### GIVEN RECORDS
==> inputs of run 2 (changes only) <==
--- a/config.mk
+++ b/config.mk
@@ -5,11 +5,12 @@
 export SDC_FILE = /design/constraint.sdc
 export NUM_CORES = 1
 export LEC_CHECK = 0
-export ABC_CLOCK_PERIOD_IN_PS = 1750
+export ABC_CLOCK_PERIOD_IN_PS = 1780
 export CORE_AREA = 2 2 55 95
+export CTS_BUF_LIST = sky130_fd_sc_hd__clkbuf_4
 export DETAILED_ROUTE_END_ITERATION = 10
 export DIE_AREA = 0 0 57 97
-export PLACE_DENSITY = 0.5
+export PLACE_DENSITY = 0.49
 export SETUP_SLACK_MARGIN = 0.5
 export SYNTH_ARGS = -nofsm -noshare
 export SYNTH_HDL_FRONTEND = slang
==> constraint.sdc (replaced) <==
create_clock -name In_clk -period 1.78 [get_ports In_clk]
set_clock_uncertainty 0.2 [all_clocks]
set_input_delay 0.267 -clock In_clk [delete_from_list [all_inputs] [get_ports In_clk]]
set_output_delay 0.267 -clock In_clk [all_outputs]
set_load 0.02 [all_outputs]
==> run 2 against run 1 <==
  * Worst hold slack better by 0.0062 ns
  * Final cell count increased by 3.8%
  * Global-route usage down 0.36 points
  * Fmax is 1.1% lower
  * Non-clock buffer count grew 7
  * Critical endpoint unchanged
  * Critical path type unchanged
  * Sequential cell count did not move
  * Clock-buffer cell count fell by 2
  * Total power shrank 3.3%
`config.mk`:
```
export PLATFORM = sky130hd
export DESIGN_NAME = spi_slave_if
export DESIGN_NICKNAME = d
export VERILOG_FILES = /design/src/rtl/spi_ram_pkg.sv /design/src/rtl/spi_slave_if.sv
export SDC_FILE = /design/constraint.sdc
export NUM_CORES = 1
export LEC_CHECK = 0
export ABC_CLOCK_PERIOD_IN_PS = 2200
export BUFFER_PORTS_ARGS = -buffer_cell sky130_fd_sc_hd__clkbuf_2
export CAP_MARGIN = 20
export CORE_MARGIN = 10
export CORE_UTILIZATION = 40
export CTS_CLUSTER_DIAMETER = 60
export DETAILED_ROUTE_END_ITERATION = 8
export GPL_TIMING_DRIVEN = 0
export PLACE_DENSITY = 0.66
export SLEW_MARGIN = 30
export SYNTH_ARGS = -nofsm -noshare
export SYNTH_HDL_FRONTEND = slang
export SYNTH_SLANG_ARGS = --single-unit
```
`constraint.sdc`:
```
create_clock -name clk -period 2.2 [get_ports clk]
set_clock_uncertainty 0.2 [all_clocks]
set_input_delay 0 -clock clk [delete_from_list [all_inputs] [get_ports clk]]
set_output_delay 0 -clock clk [all_outputs]
set_load 0.01 [all_outputs]
```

### EXERCISE REQUIREMENTS
When the line with "set_input_delay 0.267 -clock" is reached in the data above, start copying there, and copy each line exactly until the line with "count fell by 2" has been copied; copy nothing else.

### OUTPUT BELOW
set_input_delay 0.267 -clock In_clk [delete_from_list [all_inputs] [get_ports In_clk]]
set_output_delay 0.267 -clock In_clk [all_outputs]
set_load 0.02 [all_outputs]
==> run 2 against run 1 <==
  * Worst hold slack better by 0.0062 ns
  * Final cell count increased by 3.8%
  * Global-route usage down 0.36 points
  * Fmax is 1.1% lower
  * Non-clock buffer count grew 7
  * Critical endpoint unchanged
  * Critical path type unchanged
  * Sequential cell count did not move
  * Clock-buffer cell count fell by 2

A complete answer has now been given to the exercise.